REBECCA Webb Carranza is credited with playing an important role in popularising the tortilla chip. In the late 1940s, the Carranza family's Los Angeles-based El Zarape Tortilla Factory began making tortillas by machine, but at first, many of the corn and flour disks were misshapen and had to be thrown away.
Carranza took some of the rejects home for a party, cut them into triangles and fried them. The result was a huge hit with her guests and she began selling them for 10 cents a bag. By the 1960s the Tort Chips, as they were called, were El Zarape's main business.
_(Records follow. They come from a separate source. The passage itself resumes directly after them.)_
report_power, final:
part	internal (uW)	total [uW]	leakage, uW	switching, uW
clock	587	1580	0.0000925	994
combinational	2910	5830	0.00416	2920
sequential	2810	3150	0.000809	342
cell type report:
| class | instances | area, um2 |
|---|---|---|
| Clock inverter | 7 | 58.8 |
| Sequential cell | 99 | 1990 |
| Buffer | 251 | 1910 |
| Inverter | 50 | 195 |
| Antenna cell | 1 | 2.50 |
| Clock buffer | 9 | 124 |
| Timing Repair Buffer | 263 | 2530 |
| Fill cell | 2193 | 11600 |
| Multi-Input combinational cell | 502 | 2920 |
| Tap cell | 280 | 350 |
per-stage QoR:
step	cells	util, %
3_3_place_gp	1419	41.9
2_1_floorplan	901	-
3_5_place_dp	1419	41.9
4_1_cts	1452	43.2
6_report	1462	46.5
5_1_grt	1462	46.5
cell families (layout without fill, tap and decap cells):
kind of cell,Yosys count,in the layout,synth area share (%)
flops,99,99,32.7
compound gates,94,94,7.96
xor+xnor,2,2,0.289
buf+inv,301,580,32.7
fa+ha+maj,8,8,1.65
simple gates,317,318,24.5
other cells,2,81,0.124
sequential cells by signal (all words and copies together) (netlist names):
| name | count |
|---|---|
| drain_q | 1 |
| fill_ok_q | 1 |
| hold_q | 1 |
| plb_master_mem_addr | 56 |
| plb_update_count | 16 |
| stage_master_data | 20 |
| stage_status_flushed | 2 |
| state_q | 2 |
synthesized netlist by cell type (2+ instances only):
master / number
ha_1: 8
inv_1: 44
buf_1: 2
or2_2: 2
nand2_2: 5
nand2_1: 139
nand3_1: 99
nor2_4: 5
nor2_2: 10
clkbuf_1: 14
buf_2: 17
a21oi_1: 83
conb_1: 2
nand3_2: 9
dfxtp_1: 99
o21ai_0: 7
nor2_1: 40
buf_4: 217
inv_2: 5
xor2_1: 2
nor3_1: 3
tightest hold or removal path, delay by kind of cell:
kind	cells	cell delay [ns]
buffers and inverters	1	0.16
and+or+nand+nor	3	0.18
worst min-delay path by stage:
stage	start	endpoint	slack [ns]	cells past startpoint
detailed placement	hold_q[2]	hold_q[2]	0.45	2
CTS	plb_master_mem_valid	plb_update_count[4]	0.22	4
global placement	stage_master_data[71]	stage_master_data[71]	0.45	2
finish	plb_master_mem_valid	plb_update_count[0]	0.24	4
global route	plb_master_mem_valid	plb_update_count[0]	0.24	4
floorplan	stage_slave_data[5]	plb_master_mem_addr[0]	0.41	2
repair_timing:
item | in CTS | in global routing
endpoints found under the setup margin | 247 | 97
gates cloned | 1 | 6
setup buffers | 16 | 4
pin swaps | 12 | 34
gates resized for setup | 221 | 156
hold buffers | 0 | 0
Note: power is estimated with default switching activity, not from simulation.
Carranza, meanwhile, was one of about 20 industry innovators honoured with the Golden Tortilla in 1994 and 1995, the only years the award was given, said Mario Orozco, an employee of Irving, Texas-based Azteca Milling, who created the honour.
Rebecca Webb was born in Durango, Mexico, on November 29, 1907, to a Utah mining engineer who was working for an American mining company and his Mexicanborn wife.
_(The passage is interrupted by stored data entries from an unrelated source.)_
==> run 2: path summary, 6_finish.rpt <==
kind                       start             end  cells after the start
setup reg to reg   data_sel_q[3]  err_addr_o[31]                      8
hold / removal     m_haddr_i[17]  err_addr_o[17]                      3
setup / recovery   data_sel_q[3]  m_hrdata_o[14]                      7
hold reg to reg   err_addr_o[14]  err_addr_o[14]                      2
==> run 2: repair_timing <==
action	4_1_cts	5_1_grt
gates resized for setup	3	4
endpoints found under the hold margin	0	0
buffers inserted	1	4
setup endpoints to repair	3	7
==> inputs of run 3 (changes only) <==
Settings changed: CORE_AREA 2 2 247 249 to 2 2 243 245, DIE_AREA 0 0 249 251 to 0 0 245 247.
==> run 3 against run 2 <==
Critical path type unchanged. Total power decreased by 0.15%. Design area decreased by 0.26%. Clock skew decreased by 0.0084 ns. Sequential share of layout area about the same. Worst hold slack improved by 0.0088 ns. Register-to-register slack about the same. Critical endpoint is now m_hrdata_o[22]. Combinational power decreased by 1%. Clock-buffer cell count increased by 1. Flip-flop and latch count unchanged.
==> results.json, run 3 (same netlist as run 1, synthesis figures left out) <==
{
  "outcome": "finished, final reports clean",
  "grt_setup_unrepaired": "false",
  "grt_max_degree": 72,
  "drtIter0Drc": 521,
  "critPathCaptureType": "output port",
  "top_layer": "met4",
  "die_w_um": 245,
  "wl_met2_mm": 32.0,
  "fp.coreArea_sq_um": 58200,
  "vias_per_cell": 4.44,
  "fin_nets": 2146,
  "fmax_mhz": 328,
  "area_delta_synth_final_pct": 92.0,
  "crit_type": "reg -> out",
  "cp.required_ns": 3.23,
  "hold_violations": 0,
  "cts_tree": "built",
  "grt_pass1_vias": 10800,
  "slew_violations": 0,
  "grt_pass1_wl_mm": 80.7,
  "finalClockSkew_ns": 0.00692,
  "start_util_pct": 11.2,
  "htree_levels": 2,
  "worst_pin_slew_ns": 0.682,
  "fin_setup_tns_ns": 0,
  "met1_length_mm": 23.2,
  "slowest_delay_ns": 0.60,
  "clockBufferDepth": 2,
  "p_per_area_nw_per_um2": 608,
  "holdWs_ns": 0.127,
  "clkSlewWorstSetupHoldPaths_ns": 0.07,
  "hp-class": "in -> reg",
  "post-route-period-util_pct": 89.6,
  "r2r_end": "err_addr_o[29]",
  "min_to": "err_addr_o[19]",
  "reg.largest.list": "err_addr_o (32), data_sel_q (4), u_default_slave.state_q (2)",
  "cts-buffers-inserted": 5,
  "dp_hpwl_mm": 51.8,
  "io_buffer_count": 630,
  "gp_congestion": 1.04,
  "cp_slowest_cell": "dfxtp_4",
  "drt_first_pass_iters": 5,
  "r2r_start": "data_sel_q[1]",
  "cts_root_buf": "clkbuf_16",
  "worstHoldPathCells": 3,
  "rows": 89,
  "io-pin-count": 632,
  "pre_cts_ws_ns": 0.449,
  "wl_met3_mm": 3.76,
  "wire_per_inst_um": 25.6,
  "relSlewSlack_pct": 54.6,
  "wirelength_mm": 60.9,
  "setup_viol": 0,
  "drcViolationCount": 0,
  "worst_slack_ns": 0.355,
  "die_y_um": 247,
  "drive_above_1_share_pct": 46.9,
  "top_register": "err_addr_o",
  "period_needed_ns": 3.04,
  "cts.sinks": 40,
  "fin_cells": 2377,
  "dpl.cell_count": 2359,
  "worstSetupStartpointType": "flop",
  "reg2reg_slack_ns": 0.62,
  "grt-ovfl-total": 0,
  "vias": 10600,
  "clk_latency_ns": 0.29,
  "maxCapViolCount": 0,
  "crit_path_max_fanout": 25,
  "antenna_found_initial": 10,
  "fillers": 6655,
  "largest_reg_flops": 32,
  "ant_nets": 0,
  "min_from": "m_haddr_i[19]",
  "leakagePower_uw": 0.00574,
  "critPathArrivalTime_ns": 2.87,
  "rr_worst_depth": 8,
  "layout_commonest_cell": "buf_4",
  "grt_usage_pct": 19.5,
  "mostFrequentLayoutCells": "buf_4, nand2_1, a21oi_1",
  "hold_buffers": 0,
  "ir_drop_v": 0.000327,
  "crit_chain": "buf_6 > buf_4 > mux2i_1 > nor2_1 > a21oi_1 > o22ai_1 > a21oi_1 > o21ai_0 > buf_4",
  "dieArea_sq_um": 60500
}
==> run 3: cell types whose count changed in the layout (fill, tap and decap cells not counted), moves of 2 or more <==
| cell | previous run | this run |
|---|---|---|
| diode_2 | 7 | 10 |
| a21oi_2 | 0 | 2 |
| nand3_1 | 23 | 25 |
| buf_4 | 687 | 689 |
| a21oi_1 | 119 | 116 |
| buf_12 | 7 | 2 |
File: config.mk
export PLATFORM = sky130hd
export DESIGN_NAME = main_ctrl
export DESIGN_NICKNAME = d
export VERILOG_FILES = /design/src/rtl/ctrl_pkg.sv /design/src/rtl/r_decode.sv /design/src/rtl/main_ctrl.sv
export SDC_FILE = /design/constraint.sdc
export NUM_CORES = 1
export LEC_CHECK = 0
export ABC_CLOCK_PERIOD_IN_PS = 1450
export BUFFER_PORTS_ARGS = -buffer_cell sky130_fd_sc_hd__buf_2
export CORE_MARGIN = 2
export CORE_UTILIZATION = 46
export CTS_CLUSTER_SIZE = 28
export DETAILED_ROUTE_END_ITERATION = 7
export GPL_TIMING_DRIVEN = 0
export PLACE_DENSITY = 0.77
export SLEW_MARGIN = 25
export SYNTH_ARGS = -nofsm -noshare
export SYNTH_HDL_FRONTEND = slang
export SYNTH_HIERARCHICAL = 1
export SYNTH_SLANG_ARGS = --single-unit
export TNS_END_PERCENT = 10
File: constraint.sdc
create_clock -name clk -period 1.45 [get_ports clk]
set_clock_uncertainty 0.05 [all_clocks]
set_input_delay 0.29 -clock clk [delete_from_list [all_inputs] [get_ports clk]]
set_output_delay 0.29 -clock clk [all_outputs]
set_load 0.005 [all_outputs]
File: config.mk
export PLATFORM = sky130hd
export DESIGN_NAME = spi_word_capture
export DESIGN_NICKNAME = d
export VERILOG_FILES = /design/src/rtl/spi_word_capture_pkg.sv /design/src/rtl/spi_word_capture_shift_reg_in.sv /design/src/rtl/spi_word_capture.sv
export SDC_FILE = /design/constraint.sdc
export NUM_CORES = 1
export LEC_CHECK = 0
export ABC_AREA = 1
export BUFFER_PORTS_ARGS = -buffer_cell sky130_fd_sc_hd__buf_2
export CAP_MARGIN = 15
export CORE_MARGIN = 5
export CORE_UTILIZATION = 25
export CTS_CLUSTER_SIZE = 16
export DETAILED_ROUTE_END_ITERATION = 6
export PLACE_DENSITY_LB_ADDON = 0.1
export SLEW_MARGIN = 15
export SYNTH_ARGS = -nofsm -noshare
export SYNTH_HDL_FRONTEND = slang
export SYNTH_SLANG_ARGS = --single-unit
File: constraint.sdc
create_clock -name sys_clk -period 1.5 [get_ports sys_clk]
set_clock_uncertainty 0.1 [all_clocks]
set_input_delay 0 -clock sys_clk [delete_from_list [all_inputs] [get_ports sys_clk]]
set_output_delay 0 -clock sys_clk [all_outputs]
set_load 0.01 [all_outputs]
She was a teenager when the mining company moved her family to El Paso, Texas, and after her parents divorced she moved to Los Angeles with her mother.
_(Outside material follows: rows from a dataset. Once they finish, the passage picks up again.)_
===== src/rtl/fifo_arb_pkg.sv =====
// Shared types and helpers for the FIFO push arbiter.
package fifo_arb_pkg;

  typedef enum logic {ARB_IDLE, ARB_BURST} arb_state_t;

  // Index reached by stepping k places past base in a ring of n entries.
  function automatic int wrap_add(input int base, input int k, input int n);
    return (base + k) % n;
  endfunction

endpackage


===== src/rtl/fifo_push_arbiter_rr_pick.sv =====
// Round-robin picker: first set request after 'last', wrapping, with 'last' itself searched last.
module rr_pick
  import fifo_arb_pkg::*;
#(
  parameter  int N  = 4,
  localparam int IW = (N > 1) ? $clog2(N) : 1
) (
  input  logic [N-1:0]  req,
  input  logic [IW-1:0] last,
  output logic          found,
  output logic [IW-1:0] idx
);

  // Walk from the farthest candidate to the nearest so the nearest set bit wins.
  always_comb begin
    found = 1'b0;
    idx   = '0;
    for (int k = N; k >= 1; k--) begin
      if (req[wrap_add(int'(last), k, N)]) begin
        found = 1'b1;
        idx   = IW'(wrap_add(int'(last), k, N));
      end
    end
  end

endmodule


===== src/rtl/fifo_push_arbiter.sv =====
// Shares one FIFO push port among NUM_REQ valid/ready producers with round-robin,
// burst-limited grants. Accepted words pass straight through to the FIFO.
module fifo_push_arbiter
  import fifo_arb_pkg::*;
#(
  parameter int DATA_WIDTH    = 8,
  parameter int NUM_REQ       = 4,
  parameter int MAX_BURST     = 4,
  parameter int STOP_ON_AFULL = 1
) (
  input  logic                          clk,
  input  logic                          rst_n,
  input  logic [NUM_REQ-1:0]            req_valid,
  input  logic [NUM_REQ*DATA_WIDTH-1:0] req_data,
  output logic [NUM_REQ-1:0]            req_ready,
  output logic                          fifo_push,
  output logic [DATA_WIDTH-1:0]         fifo_data,
  input  logic                          fifo_full,
  input  logic                          fifo_almost_full,
  output logic [$clog2(NUM_REQ)-1:0]    grant_id,
  output logic                          busy
);

  localparam int IW = $clog2(NUM_REQ);
  localparam int BW = $clog2(MAX_BURST + 1);

  arb_state_t      state_q, state_d;
  logic [IW-1:0]   grant_q, grant_d;
  logic [IW-1:0]   rr_last_q, rr_last_d;
  logic [BW-1:0]   beat_cnt_q, beat_cnt_d;

  logic            pick_found;
  logic [IW-1:0]   pick_idx;
  logic            grant_valid;
  logic            beat;
  logic            burst_done;
  logic [DATA_WIDTH-1:0] word [NUM_REQ];

  for (genvar i = 0; i < NUM_REQ; i++) begin : g_word
    assign word[i] = req_data[i*DATA_WIDTH +: DATA_WIDTH];
  end

  rr_pick #(.N(NUM_REQ)) u_pick (
    .req   (req_valid),
    .last  (rr_last_q),
    .found (pick_found),
    .idx   (pick_idx)
  );

  assign grant_valid = req_valid[grant_q];
  assign beat        = (state_q == ARB_BURST) && grant_valid && !fifo_full;
  assign burst_done  = (beat_cnt_q == BW'(MAX_BURST - 1)) ||
                       ((STOP_ON_AFULL != 0) && fifo_almost_full);

  // Outputs follow the registered grant; only the grantee ever sees ready.
  always_comb begin
    req_ready = '0;
    if (state_q == ARB_BURST) req_ready[grant_q] = !fifo_full;
  end

  assign fifo_push = beat;
  assign fifo_data = beat ? word[grant_q] : '0;
  assign grant_id  = grant_q;
  assign busy      = (state_q == ARB_BURST);

  always_comb begin
    state_d    = state_q;
    grant_d    = grant_q;
    rr_last_d  = rr_last_q;
    beat_cnt_d = beat_cnt_q;
    case (state_q)
      ARB_IDLE: begin
        if (pick_found) begin
          grant_d    = pick_idx;
          beat_cnt_d = '0;
          state_d    = ARB_BURST;
        end
      end
      ARB_BURST: begin
        // A full FIFO with a valid grantee stalls here with the count frozen.
        if (!grant_valid) begin
          state_d   = ARB_IDLE;
          rr_last_d = grant_q;
        end else if (!fifo_full) begin
          beat_cnt_d = beat_cnt_q + 1'b1;
          if (burst_done) begin
            state_d   = ARB_IDLE;
            rr_last_d = grant_q;
          end
        end
      end
      default: state_d = ARB_IDLE;
    endcase
  end

  always_ff @(posedge clk or negedge rst_n) begin
    if (!rst_n) begin
      state_q    <= ARB_IDLE;
      grant_q    <= '0;
      rr_last_q  <= IW'(NUM_REQ - 1);
      beat_cnt_q <= '0;
    end else begin
      state_q    <= state_d;
      grant_q    <= grant_d;
      rr_last_q  <= rr_last_d;
      beat_cnt_q <= beat_cnt_d;
    end
  end

endmodule


===== config.mk =====
export PLATFORM = sky130hd
export DESIGN_NAME = fifo_push_arbiter
export DESIGN_NICKNAME = d
export VERILOG_FILES = /design/src/rtl/fifo_arb_pkg.sv /design/src/rtl/fifo_push_arbiter_rr_pick.sv /design/src/rtl/fifo_push_arbiter.sv
export SDC_FILE = /design/constraint.sdc
export NUM_CORES = 1
export LEC_CHECK = 0
export ABC_CLOCK_PERIOD_IN_PS = 4850
export CORE_UTILIZATION = 40
export CTS_BUF_LIST = sky130_fd_sc_hd__clkbuf_2
export CTS_CLUSTER_SIZE = 24
export DETAILED_ROUTE_END_ITERATION = 16
export PLACE_DENSITY = 0.88
export SYNTH_ARGS = -nofsm -noshare
export SYNTH_HDL_FRONTEND = slang
export SYNTH_SLANG_ARGS = --single-unit

===== constraint.sdc =====
create_clock -name clk -period 4.85 [get_ports clk]
set_input_delay 0.97 -clock clk [delete_from_list [all_inputs] [get_ports clk]]
set_output_delay 0.97 -clock clk [all_outputs]
set_load 0.01 [all_outputs]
She met her husband, Mario Carranza, on a blind date and they married in 1931.
Inspired by a friend's successful tortilla shop in east Los Angeles, the Carranzas opened their factory in the early 1940s.
After the couple divorced in 1951, Carranza's husband took over the business. His tortilla chip factory closed in 1967, partly because of competition from national companies.
Rebecca Carranza died at the age of 98 and is survived by two sons, 12 grandchildren, 19 great-grandchildren and two great-great-grandchildren.